Psalm 84:12 “Blessed is the one who trusts in You.” I do trust in You, Lord. Even though I would say I have believed in God most of my lifetime, I have had a metamorphosis of sorts with my belief and trust in God over the past 5 years. I believe what the scriptures say. I believe in God. I believe His promises, and I believe in the sovereignty of God.
I do not claim to know the whole picture, but I am confident that God does. He has been painting the story of my life from the very beginning. We know God is love, but we also know God is sovereign. I may not understand the why something tragic happens, but I can be sure God does. That is why I am confident and believe in Him. I trust Him.
I prayed many years for my oldest son, Matthew to be freed from his drug addiction. Matthew succumbed to his addiction in 2013, despite his efforts to eliminate it. God is good all the time, and all the time God is good.
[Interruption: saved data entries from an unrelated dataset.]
Context: an optimization exercise on an open-source flow, tuned for small area, a short achievable clock period and few clock cycles. The choices shown serve that exercise and are no tape-out recipe. At most, simulation tests tie the RTL to the original design; equivalence was not proved. Power figures rest on the tool's default switching activity, not on a simulated workload.

==> flow/design.v (excerpt) <==
module spsl_core (
    input  wire        clk,
    input  wire        rst,           
    input  wire        req_we,        
    input  wire [31:0] req_wdata,
    output wire [31:0] rsp,
    output wire        busy,
    output reg         done,
    output reg         ovr,
    output wire        mem_en,
    output wire        mem_we,
    output reg  [15:0] mem_addr,
    output reg  [7:0]  mem_wdata,
    input  wire        mem_ready,
    input  wire [7:0]  mem_rdata,
    output wire        tmr_arm,
    input  wire        tmr_exp,
    output wire        adc_on,
    output wire        conv_start,
    input  wire        conv_done,
    input  wire [15:0] conv_data,
    output reg  [2:0]  adc_sel,
    output wire [3:0]  amp_en,
    output wire        fe_pwr
);
For scale: about 1,800 cells after synthesis, roughly 220 flip-flops.
clock: 10.0 ns
lec_check: 0
cap_margin: 20
core_margin: 2
core_utilization: 40
setup_slack_margin: 5
slew_margin: 20
run.sh (not shown) runs the stock make flow with config.mk's settings and CLKGATE_MAP_FILE= SYNTH_SCRIPT=/design/flow/synth_recipe.tcl, a recipe that flattens the netlist after the stock synthesis.
Testbench counts at the start, summed over its fixed seeds: cycles 26,948.
Then changed:
--- a/flow/design.v
+++ b/flow/design.v
@@ -146,35 +146,39 @@
         for (i = 5; i >= 0; i = i - 1)
             if (slot_f[i]) cur = i[2:0];
     end
     wire cur_l2   = slot_l2[cur];
     wire rec_last = fbyte[1] && (fbyte[0] || !cur_l2);    
     wire only_cur = (slot_f == (6'd1 << cur));
-    reg [2:0] cur2;
-    always @* begin
-        cur2 = 3'd0;
-        for (i = 5; i >= 0; i = i - 1)
-            if (slot_f[i] && i[2:0] != cur) cur2 = i[2:0];
-    end
-    wire [7:0] fetch_nxt = rec_last       ? {5'd0, cur2} :
-                           (fbyte == 2'd0) ? {6'd0, cur_l2, !cur_l2} :
-                           (fbyte == 2'd1) ? slot_d0[cur] : slot_d1[cur];
     reg [127:0] lstr;
     always @* begin
         case (acc[2:0])
             3'd0:    lstr = "SPSL DIAGNOSTIC ";
             3'd1:    lstr = "LIGHT CHANNEL 1 ";
             3'd2:    lstr = "LIGHT CHANNEL 2 ";
             3'd3:    lstr = "LIGHT CHANNEL 3 ";
             3'd4:    lstr = "LIGHT CHANNEL 4 ";
             default: lstr = "CANNOT COMPUTE!!";
         endcase
     end
-    wire [3:0] lidx       = cnt[3:0] - 4'd2;
-    wire [7:0] label_byte = lstr[8*lidx +: 8];
-    wire [7:0] label_b0   = a_zero ? "S" : (w_a <= 8'd4) ? "L" : "C";
+    wire [7:0] label_byte = lstr[8*cnt_dec[3:0] +: 8];
+    always @* begin
+        if (state == S_LABEL)
+            mem_wdata = label_byte;
+        else if (state == S_FETCH)
+            case (fbyte)
+                2'd0:    mem_wdata = {5'd0, cur};
+                2'd1:    mem_wdata = {6'd0, cur_l2, !cur_l2};
+                2'd2:    mem_wdata = slot_d0[cur];
+                default: mem_wdata = slot_d1[cur];
+            endcase
+        else if (state == S_CRCH)
+            mem_wdata = acc[15:8];
+        else
+            mem_wdata = acc[7:0];
+    end
     wire [31:0] sum       = acc + {16'd0, conv_data};
     wire        samp_done = (state == S_SAMP) && conv_done;
     assign conv_start = (state == S_TRIG) || (samp_done && !last);
     wire [16:0] dv_sub = acc[31:15] - {1'b0, mem_addr};
     wire        dv_ge  = !dv_sub[16];
     wire [31:0] dv_nxt = dv_ge ? {dv_sub[15:0], acc[14:0], 1'b1}
@@ -211,13 +215,12 @@
                 rcode    <= {rc_oper || rc_range, rc_ill || rc_range};
                 mem_addr <= val_pre;
                 fbyte    <= {op_rreset && ab_zero, rw_ok || diag};
                 disp     <= op_disp;
                 if (acq_go)
                     adc_sel <= w_a[2:0];
-                mem_wdata <= op_fetch ? {5'd0, cur} : label_b0;
                 cnt <= op_crc    ? {8'd0, w_a} :
                        op_label  ? 16'd16 :
                        op_readch ? w_b :
                        op_disp   ? 16'd8 :
                        {12'd0, w_a[5], w_a[2:0]};
                 acc <= op_crc   ? 32'h0000FFFF :
@@ -235,45 +238,41 @@
             S_CRCS, S_CRCR: begin
                 if (mem_ready) begin
                     acc[15:0] <= crc_next;
                     mem_addr  <= addr_inc;
                     cnt       <= cnt_dec;
                     if (last) begin
-                        if (state == S_CRCS) begin
-                            mem_wdata <= crc_next[15:8];
-                            state     <= S_CRCH;
-                        end
+                        if (state == S_CRCS)
+                            state <= S_CRCH;
                         else begin
                             rsp_code <= RC_OK;
                             rsp_val  <= {15'd0, crc_next == 16'd0};
                             done     <= 1'b1;
                             state    <= S_IDLE;
                         end
                     end
                 end
             end
             S_CRCH: begin
                 if (mem_ready) begin
-                    mem_addr  <= addr_inc;
-                    mem_wdata <= acc[7:0];
-                    state     <= S_CRCL;
+                    mem_addr <= addr_inc;
+                    state    <= S_CRCL;
                 end
             end
             S_CRCL: begin
                 if (mem_ready) begin
                     rsp_code <= RC_OK;
                     rsp_val  <= 16'd1;
                     done     <= 1'b1;
                     state    <= S_IDLE;
                 end
             end
             S_FETCH: begin
                 if (mem_ready) begin
-                    mem_addr  <= addr_inc;
-                    mem_wdata <= fetch_nxt;
-                    fbyte     <= fbyte + 2'd1;
+                    mem_addr <= addr_inc;
+                    fbyte    <= fbyte + 2'd1;
                     if (rec_last) begin
                         slot_f[cur] <= 1'b0;
                         fbyte       <= 2'd0;
                         if (only_cur) begin
                             rsp_code <= RC_OK;
                             rsp_val  <= {11'd0, fetch_n};
@@ -282,15 +281,14 @@
                         end
                     end
                 end
             end
             S_LABEL: begin
                 if (mem_ready) begin
-                    mem_addr  <= addr_inc;
-                    mem_wdata <= label_byte;
-                    cnt       <= cnt_dec;
+                    mem_addr <= addr_inc;
+                    cnt      <= cnt_dec;
                     if (last) begin
                         rsp_code <= RC_OK;
                         rsp_val  <= 16'd16;
                         done     <= 1'b1;
                         state    <= S_IDLE;
                     end
@@ -338,12 +336,12 @@
             if (s_wr)
                 fetch_n <= n_wr;
             else if (n_clr)
                 fetch_n <= 5'd0;
         end
         for (i = 0; i < 6; i = i + 1)
-            if (s_we[i]) begin
+            if (s_we[i] && !rst) begin
                 slot_d0[i] <= s_wd0;
                 slot_d1[i] <= s_wd1;
             end
     end
 endmodule
Worst hold slack gains 19 ps.
Sequential share of layout area shrinks by 1.6 points.
Design area came out higher slightly.
Total power shrinks by about a fifth.
Combinational power goes down by well over a third.
First-iteration DRC count grows by a few percent.
Clock power drops slightly.
Fmax fell by a few percent.
Synthesized cell count went down by a few percent.
Register-to-register slack gets worse by 150 ps.
Setup slack loses 280 ps.
Die area goes down by a few percent.
The RTL of the second run of this note was laid out without a check of its function.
I remember one of my children declaring: “Matthew has been healed. He is no longer addicted.” I truly feel comforted when I realize this fact. God is good, even when the healing never comes. Make no mistake, I am undone by the mercies He has shown me in this life. I will never be able to repay Him for His gracious gifts he has given me. God gave me Matthew. Today I am able to claim the promises of God and declare He is Lord, but over the past 5 years it was not always that way.
Matthew was a very “needy” child. He was born March 8, 1983 in Lansing, Michigan. I immediately fell in love with this precious child. I think he was 12 months old before he slept through the night. Matthew grew in the physical, but also in the spiritual as well. At the age of 5, he asked Jesus into his heart to be his Lord and Savior. As he grew up, Matthew was always following close behind his father, who is a pastor. He learned how to love others from his dad. They went around to homes, visiting sick and needy people. They were just taking Jesus to their part of the world. How does a child with this background end up being a drug addict? This question has continued to enter my mind.
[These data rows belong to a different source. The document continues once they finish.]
Background: an optimization exercise with open tools, aiming at small area, a short achievable clock period and few clock cycles. Do not read the settings as production practice. Only simulation tests tie the RTL to the original design; equivalence was not proved. No activity file was given, so power comes from the tool's default toggle rates.

==> flow/design.v <==
module vgc_topo (
    input  wire        clk,
    input  wire        rst,
    input  wire        cfg_we,
    input  wire [7:0]  cfg_addr,
    input  wire [31:0] cfg_wdata,
    input  wire        cmd_valid,
    output wire        cmd_ready,
    input  wire [31:0] cmd,
    output wire        rsp_valid,
    input  wire        rsp_ready,
    output wire [63:0] rsp
);
    localparam ST_OK       = 8'h00;
    localparam ST_NOTFOUND = 8'h01;
    localparam ST_INVTOPO  = 8'h02;
    localparam ST_NOREG    = 8'h05;
    localparam ST_STATE    = 8'h06;
    localparam ST_ILLEGAL  = 8'h07;
    localparam ST_RESOURCE = 8'h08;
    integer i, c, g;
    reg        d_present  [0:3];
    reg        d_explicit [0:3];
    reg        d_deb      [0:3];
    reg [3:0]  d_ngrp     [0:3];
    reg [5:0]  d_gpp      [0:3];
    reg [7:0]  d_barno    [0:3];
    reg [15:0] d_pin_base [0:3];
    reg [15:0] d_npins    [0:3];
    reg [31:0] d_padregs  [0:3];
    reg [15:0] d_gbase    [0:31];
    reg [5:0]  d_gsize    [0:31];
    reg [15:0] d_ggpio    [0:31];
    reg        lc;             
    reg [15:0] err_count;
    reg        err_code;       
    reg [15:0] err_pin;
    wire [5:0] w_gpp_sat  = (cfg_wdata[23:16] > 8'd32) ? 6'd33 : cfg_wdata[21:16];
    wire        wr    = cfg_we & ~lc;
    wire [31:0] wdat  = rst ? 32'd0 : cfg_wdata;
    wire [5:0]  wgpp  = rst ? 6'd0 : w_gpp_sat;
    always @(posedge clk) begin
        for (i = 0; i < 4; i = i + 1) begin
            if (rst || (wr && cfg_addr[7:6] == i && cfg_addr[5:0] == 6'h00)) begin
                d_present[i]  <= wdat[0];
                d_explicit[i] <= wdat[1];
                d_deb[i]      <= wdat[2];
                d_ngrp[i]     <= wdat[11:8];
                d_gpp[i]      <= wgpp;
                d_barno[i]    <= wdat[31:24];
            end
            if (rst || (wr && cfg_addr[7:6] == i && cfg_addr[5:0] == 6'h01)) begin
                d_pin_base[i] <= wdat[15:0];
                d_npins[i]    <= wdat[31:16];
            end
            if (rst || (wr && cfg_addr[7:6] == i && cfg_addr[5:0] == 6'h02))
                d_padregs[i]  <= wdat;
        end
        for (i = 0; i < 32; i = i + 1) begin
            if (rst || (wr && cfg_addr[7:6] == i / 8 && cfg_addr[5:3] == 3'b010 && cfg_addr[2:0] == i % 8)) begin
                d_gbase[i] <= wdat[15:0];
                d_gsize[i] <= rst ? 6'd0 : ((cfg_wdata[23:16] > 8'd32) ? 6'd33 : cfg_wdata[21:16]);
            end
            if (rst || (wr && cfg_addr[7:6] == i / 8 && cfg_addr[5:3] == 3'b100 && cfg_addr[2:0] == i % 8))
                d_ggpio[i] <= wdat[15:0];
        end
    end
    wire [3:0] act;    
    assign act[0] = d_present[0];
    assign act[1] = act[0] & d_present[1];
    assign act[2] = act[1] & d_present[2];
    assign act[3] = act[2] & d_present[3];
    reg  rv;           
    reg  s1_v, q_v;
    reg  sk_v;         
    wire hold  = rv & ~rsp_ready;
    assign cmd_ready = ~sk_v;
    wire acc   = cmd_valid & ~sk_v;
    wire [7:0]  c_op  = cmd[7:0];
    wire [7:0]  c_sel = cmd[15:8];
    wire [15:0] c_pin = cmd[31:16];
    reg  [5:0]  c_cls;
    reg         c_ill;
    always @(*) begin
        c_cls = 6'd0;
        c_ill = 1'b0;
        case (c_op)
            8'h01: begin c_cls[0] = 1'b1; c_ill = (c_sel != 8'd0) || (c_pin != 16'd0); end
            8'h04: begin c_cls[1] = 1'b1; c_ill = (c_sel != 8'd0); end
            8'h05: begin c_cls[2] = 1'b1; end
            8'h06: begin c_cls[3] = 1'b1; c_ill = (c_sel >= 8'd3); end
            8'h07: begin c_cls[4] = 1'b1; c_ill = (c_sel != 8'd0); end
            8'h08: begin c_cls[5] = 1'b1; c_ill = (c_sel != 8'd0) || (c_pin != 16'd0); end
            default: c_ill = 1'b1;
        endcase
    end
    wire [25:0] c_dec = {c_ill, c_cls, |c_sel[7:2], c_sel[1:0], c_pin};
    reg  [25:0] sk_dec;
    reg  [25:0] q_dec;
    wire        q_ill   = q_dec[25];
    wire [5:0]  q_cls   = q_dec[24:19];
    wire        q_selhi = q_dec[18];
    wire [1:0]  q_sel   = q_dec[17:16];
    wire [15:0] q_pin   = q_dec[15:0];
    reg [16:0] coff [0:3];
    reg [3:0]  chit;
    always @(*) begin
        for (c = 0; c < 4; c = c + 1) begin
            coff[c] = {1'b0, q_pin} - {1'b0, d_pin_base[c]};
            chit[c] = act[c] & ~coff[c][16] & (coff[c][15:0] < d_npins[c]);
        end
    end
    reg [1:0]  f_c;
    reg        f_cf;
    reg [15:0] f_off;
    always @(*) begin
        f_cf = |chit;
        f_c = chit[0] ? 2'd0 : chit[1] ? 2'd1 : chit[2] ? 2'd2 : 2'd3;
        f_off = coff[f_c][15:0];
    end
    reg [15:0] rg_base [0:7];
    reg [5:0]  rg_size [0:7];
    reg [16:0] rg_d    [0:7];
    reg [7:0]  rg_hit;
    reg [2:0]  rg_g;
    reg        rg_f;
    reg [5:0]  rg_gpp;
    reg [16:0] rg_off;
    reg [8:0]  mul [1:7];
    reg [2:0]  sg;
    always @(*) begin
        for (g = 0; g < 8; g = g + 1) begin
            rg_base[g] = d_gbase[{q_sel, g[2:0]}];
            rg_size[g] = d_gsize[{q_sel, g[2:0]}];
            rg_d[g]    = {1'b0, q_pin} - {1'b0, rg_base[g]};
            rg_hit[g]  = ~rg_d[g][16] && (rg_d[g][15:0] < {10'd0, rg_size[g]}) && (g < d_ngrp[q_sel]);
        end
        rg_gpp = d_gpp[q_sel];
        rg_off = coff[q_sel];
        for (g = 1; g < 8; g = g + 1) mul[g] = rg_gpp * g;
        sg = 3'd0;
        for (g = 1; g < 8; g = g + 1) if (rg_off[15:0] >= {7'd0, mul[g]}) sg = g;
        if (d_explicit[q_sel]) begin
            rg_f = |rg_hit;
            rg_g = 3'd0;
            for (g = 7; g >= 0; g = g - 1) if (rg_hit[g]) rg_g = g;
        end else begin
            rg_f = chit[q_sel];
            rg_g = sg;
        end
        if (q_selhi || !act[q_sel]) rg_f = 1'b0;
    end
    reg [16:0] mp_d   [0:31];
    reg [31:0] mp_hit;
    reg [3:0]  mp_ch;      
    reg [31:0] mp_oh;      
    reg [3:0]  mp_cf;      
    reg [7:0]  gf;
    reg        seen;
    always @(*) begin
        for (i = 0; i < 32; i = i + 1) begin
            mp_d[i]   = {1'b0, q_pin} - {1'b0, d_ggpio[i]};
            mp_hit[i] = ~mp_d[i][16] && (mp_d[i][15:0] < {10'd0, d_gsize[i]}) &&
                        ((i % 8) < d_ngrp[i / 8]) && d_explicit[i / 8] && act[i / 8];
        end
        for (c = 0; c < 4; c = c + 1)
            mp_ch[c] = d_explicit[c] ? |mp_hit[c*8 +: 8] : chit[c];
        seen = 1'b0;
        for (c = 0; c < 4; c = c + 1) begin
            mp_cf[c] = mp_ch[c] & ~seen;
            seen = seen | mp_ch[c];
        end
        for (c = 0; c < 4; c = c + 1) begin
            seen = 1'b0;
            for (g = 0; g < 8; g = g + 1) begin
                gf[g] = mp_hit[c*8+g] & ~seen;
                seen = seen | mp_hit[c*8+g];
            end
            mp_oh[c*8 +: 8] = gf & {8{mp_cf[c] & d_explicit[c]}};
        end
    end
    reg        s1_ill;
    reg [5:0]  s1_cls;
    reg [1:0]  s1_sel;
    reg [15:0] s1_pin;
    reg        s1_cf;
    reg [1:0]  s1_c;
    reg [15:0] s1_off;
    reg        s1_rgf;
    reg [2:0]  s1_rgg;
    reg        s1_mf;
    reg [31:0] s1_moh;
    reg [7:0] b_st;
    reg [7:0] cst;
    always @(*) begin
        b_st = ST_OK;
        for (c = 3; c >= 0; c = c - 1) begin
            cst = ST_OK;
            if (d_explicit[c]) begin
                if (d_ngrp[c] > 4'd8) cst = ST_RESOURCE;
                else begin
                    for (g = 0; g < 8; g = g + 1)
                        if (g < d_ngrp[c] && d_gsize[c*8+g] > 6'd32) cst = ST_INVTOPO;
                end
            end else if (d_npins[c] != 16'd0) begin
                if (d_gpp[c] == 6'd0) cst = ST_RESOURCE;
                else if (d_gpp[c] > 6'd32 && d_npins[c] > 16'd32) cst = ST_INVTOPO;
                else if ({3'd0, d_npins[c]} > {10'd0, d_gpp[c], 3'd0}) cst = ST_RESOURCE;
            end
            if (act[c] && cst != ST_OK) b_st = cst;
        end
    end
    reg [15:0] m_base, m_gpio;
    reg [16:0] m_val;
    reg [31:0] ro_val;
    reg [7:0]  n_st, n_aux;
    reg [15:0] n_pinf;
    reg [31:0] n_val;
    reg        n_nf;        
    reg        n_built;
    always @(*) begin
        m_base = 16'd0;
        m_gpio = 16'd0;
        for (i = 0; i < 32; i = i + 1) begin
            m_base = m_base | (d_gbase[i] & {16{s1_moh[i]}});
            m_gpio = m_gpio | (d_ggpio[i] & {16{s1_moh[i]}});
        end
        m_val = {1'b0, s1_pin} + {1'b0, m_base} - {1'b0, m_gpio};
        ro_val = d_padregs[s1_c] + {28'd0, s1_sel, 2'b00} +
                 (d_deb[s1_c] ? {12'd0, s1_off, 4'd0} : {13'd0, s1_off, 3'd0});
        n_st = ST_OK; n_aux = 8'd0; n_pinf = 16'd0; n_val = 32'd0;
        n_nf = 1'b0; n_built = 1'b0;
        if (s1_ill) n_st = ST_ILLEGAL;
        else if (s1_cls[0]) begin
            if (lc) n_st = ST_STATE;
            else begin
                n_st = b_st;
                n_built = (b_st == ST_OK);
            end
        end else if (s1_cls[5]) begin
            n_pinf = err_pin;
            n_val  = {err_count, 7'd0, err_code, 7'd0, lc};
        end else if (!lc) n_st = ST_STATE;
        else if (s1_cls[1]) begin
            if (s1_cf) n_aux = {6'd0, s1_c};
            else n_nf = 1'b1;
        end else if (s1_cls[2]) begin
            if (s1_rgf) n_aux = {5'd0, s1_rgg};
            else n_nf = 1'b1;
        end else if (s1_cls[3]) begin
            if (!s1_cf) n_nf = 1'b1;
            else if (s1_sel == 2'd2 && !d_deb[s1_c]) n_st = ST_NOREG;
            else begin
                n_aux = d_barno[s1_c];
                n_val = ro_val;
            end
        end else begin
            if (s1_mf) n_val = {15'd0, m_val};
            else n_nf = 1'b1;
        end
        if (n_nf) n_st = ST_NOTFOUND;
    end
    reg [7:0]  r_st, r_aux;
    reg [15:0] r_pinf;
    reg [31:0] r_val;
    assign rsp_valid = rv;
    assign rsp = {r_val, r_pinf, r_aux, r_st};
    always @(posedge clk) begin
        if (rst) begin
            rv        <= 1'b0;
            s1_v      <= 1'b0;
            q_v       <= 1'b0;
            sk_v      <= 1'b0;
            lc        <= 1'b0;
            err_count <= 16'd0;
            err_code  <= 1'b0;
            err_pin   <= 16'd0;
        end else if (!hold) begin
            rv   <= s1_v;
            s1_v <= q_v;
            q_v  <= sk_v | acc;
            sk_v <= 1'b0;
            if (s1_v) begin
                if (n_built) lc <= 1'b1;
                if (n_nf) begin
                    if (err_count != 16'hFFFF) err_count <= err_count + 16'd1;
                    err_code <= 1'b1;
                    err_pin  <= s1_pin;
                end
            end
        end else if (acc) begin
            sk_v <= 1'b1;
        end
    end
    always @(posedge clk) begin
        if (!hold) begin
            r_st   <= n_st;
            r_aux  <= n_aux;
            r_pinf <= n_pinf;
            r_val  <= n_val;
            s1_ill <= q_ill;
            s1_cls <= q_cls;
            s1_sel <= q_sel;
            s1_pin <= q_pin;
            s1_cf  <= f_cf;
            s1_c   <= f_c;
            s1_off <= f_off;
            s1_rgf <= rg_f;
            s1_rgg <= rg_g;
            s1_mf  <= |mp_ch;
            s1_moh <= mp_oh;
            q_dec  <= sk_v ? sk_dec : c_dec;
        end else if (acc) begin
            sk_dec <= c_dec;
        end
    end
endmodule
Matthew was a drug addict for about 11 years before it finally took his life. The very last month of his life Matthew had been going to a Christian Drug/Alcohol group with Family Care Ministries to help him beat this addiction. His father accompanied him to this group in order to help show support.
Matthew came to church the Sunday before his death. He asked for prayer, as he identified he was continuing to struggle with staying away from the drugs. Matthew never let us know how addicted he truly was. When we were blasted with the truth, it was too late. He was already dead.
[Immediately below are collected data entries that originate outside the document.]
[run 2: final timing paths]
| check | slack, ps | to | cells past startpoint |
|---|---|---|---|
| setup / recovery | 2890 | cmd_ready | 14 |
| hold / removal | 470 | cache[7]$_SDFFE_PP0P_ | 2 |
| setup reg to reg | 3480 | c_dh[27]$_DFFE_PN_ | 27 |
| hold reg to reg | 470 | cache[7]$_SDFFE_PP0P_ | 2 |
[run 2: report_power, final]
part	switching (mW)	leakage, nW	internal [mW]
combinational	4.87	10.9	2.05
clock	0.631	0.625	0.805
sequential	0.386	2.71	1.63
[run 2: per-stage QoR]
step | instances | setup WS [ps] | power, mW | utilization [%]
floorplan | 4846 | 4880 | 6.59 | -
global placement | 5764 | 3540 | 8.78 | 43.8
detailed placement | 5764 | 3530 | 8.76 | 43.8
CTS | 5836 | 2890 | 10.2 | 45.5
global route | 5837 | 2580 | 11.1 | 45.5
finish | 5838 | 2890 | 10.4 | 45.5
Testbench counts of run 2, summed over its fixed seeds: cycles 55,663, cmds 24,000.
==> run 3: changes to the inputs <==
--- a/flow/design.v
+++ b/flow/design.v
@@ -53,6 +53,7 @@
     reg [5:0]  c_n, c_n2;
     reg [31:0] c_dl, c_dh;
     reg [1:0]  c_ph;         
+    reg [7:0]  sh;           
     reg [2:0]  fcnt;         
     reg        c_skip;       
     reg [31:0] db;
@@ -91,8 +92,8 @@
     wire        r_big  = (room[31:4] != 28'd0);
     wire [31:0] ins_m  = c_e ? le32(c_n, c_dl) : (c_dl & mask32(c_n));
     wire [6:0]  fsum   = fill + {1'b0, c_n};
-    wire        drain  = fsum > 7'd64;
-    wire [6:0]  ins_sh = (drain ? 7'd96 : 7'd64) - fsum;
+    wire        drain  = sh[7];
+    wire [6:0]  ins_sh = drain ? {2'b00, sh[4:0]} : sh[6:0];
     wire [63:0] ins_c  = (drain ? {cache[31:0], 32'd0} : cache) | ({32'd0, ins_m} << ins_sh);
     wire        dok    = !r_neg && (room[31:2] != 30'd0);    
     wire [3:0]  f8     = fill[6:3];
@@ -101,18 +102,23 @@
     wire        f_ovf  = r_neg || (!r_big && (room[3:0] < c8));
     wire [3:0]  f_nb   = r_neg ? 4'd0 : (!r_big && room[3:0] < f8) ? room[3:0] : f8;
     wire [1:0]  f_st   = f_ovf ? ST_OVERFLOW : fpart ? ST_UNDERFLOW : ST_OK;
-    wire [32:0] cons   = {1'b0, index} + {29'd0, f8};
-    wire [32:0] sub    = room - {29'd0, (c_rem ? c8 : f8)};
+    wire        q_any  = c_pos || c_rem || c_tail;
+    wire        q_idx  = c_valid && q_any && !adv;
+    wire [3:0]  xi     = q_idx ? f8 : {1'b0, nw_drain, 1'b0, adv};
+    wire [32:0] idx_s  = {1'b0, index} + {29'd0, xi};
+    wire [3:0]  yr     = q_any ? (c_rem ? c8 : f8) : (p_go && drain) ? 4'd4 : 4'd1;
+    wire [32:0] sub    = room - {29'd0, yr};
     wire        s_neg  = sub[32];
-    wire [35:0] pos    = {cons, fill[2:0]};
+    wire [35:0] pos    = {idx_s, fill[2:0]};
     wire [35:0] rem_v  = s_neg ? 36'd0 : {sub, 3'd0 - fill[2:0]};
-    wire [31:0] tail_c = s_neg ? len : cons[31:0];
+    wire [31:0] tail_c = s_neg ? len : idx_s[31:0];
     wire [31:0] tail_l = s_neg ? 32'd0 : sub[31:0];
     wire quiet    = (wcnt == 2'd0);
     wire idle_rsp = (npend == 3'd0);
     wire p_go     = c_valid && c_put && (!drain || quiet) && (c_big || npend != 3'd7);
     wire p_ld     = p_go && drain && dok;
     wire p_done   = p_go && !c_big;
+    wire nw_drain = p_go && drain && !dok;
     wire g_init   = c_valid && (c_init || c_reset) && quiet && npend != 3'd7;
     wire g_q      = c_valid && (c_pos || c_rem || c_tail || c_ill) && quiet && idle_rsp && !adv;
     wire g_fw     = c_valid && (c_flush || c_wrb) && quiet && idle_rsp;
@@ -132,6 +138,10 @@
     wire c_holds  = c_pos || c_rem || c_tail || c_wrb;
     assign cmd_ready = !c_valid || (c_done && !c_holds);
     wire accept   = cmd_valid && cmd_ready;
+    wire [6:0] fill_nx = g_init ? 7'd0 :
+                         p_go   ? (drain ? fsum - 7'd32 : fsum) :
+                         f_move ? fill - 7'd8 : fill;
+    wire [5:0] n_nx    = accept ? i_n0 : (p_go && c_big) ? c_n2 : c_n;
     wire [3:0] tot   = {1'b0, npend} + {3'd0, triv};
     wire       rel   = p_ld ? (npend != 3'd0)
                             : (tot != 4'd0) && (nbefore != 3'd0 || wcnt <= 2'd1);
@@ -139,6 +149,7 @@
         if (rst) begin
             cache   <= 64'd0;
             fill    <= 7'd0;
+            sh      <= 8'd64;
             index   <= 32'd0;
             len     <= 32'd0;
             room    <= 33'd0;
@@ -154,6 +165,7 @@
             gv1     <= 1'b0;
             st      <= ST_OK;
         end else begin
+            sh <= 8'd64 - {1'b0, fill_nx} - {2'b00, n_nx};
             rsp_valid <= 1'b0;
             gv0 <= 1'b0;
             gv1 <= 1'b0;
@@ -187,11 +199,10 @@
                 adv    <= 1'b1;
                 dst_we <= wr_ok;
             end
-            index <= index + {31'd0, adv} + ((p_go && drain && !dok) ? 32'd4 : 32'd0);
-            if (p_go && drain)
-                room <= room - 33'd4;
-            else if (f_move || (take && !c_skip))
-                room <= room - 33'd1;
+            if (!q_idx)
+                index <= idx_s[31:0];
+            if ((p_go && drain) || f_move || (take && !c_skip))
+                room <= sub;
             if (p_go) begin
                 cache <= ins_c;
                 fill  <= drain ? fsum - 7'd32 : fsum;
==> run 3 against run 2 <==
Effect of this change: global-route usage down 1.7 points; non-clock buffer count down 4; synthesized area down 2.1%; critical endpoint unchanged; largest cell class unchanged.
I have asked God many times in the past 5 years why Matthew could not have been healed. I prayed he would be healed. I even told the Lord I wanted Him to use whatever means necessary to save Matthew’s soul. I gave my son over to the Lord. I asked Him to heal him of the addiction.
It took me some time before I realized that Matthew’s death freed him from his addiction. He was healed and he was with God. This realization helped comfort me. I have had good days and I have had bad days in my grief at the loss of my child. In my humanness, I miss him. In my soul, I am comforted to know he is in the arms of my Savior. There is one thing I know though, that I will see my son again one day.
Blessed is the one who trusts in You! Lord, I know I suffered loss in this life, but I will continue to trust in You.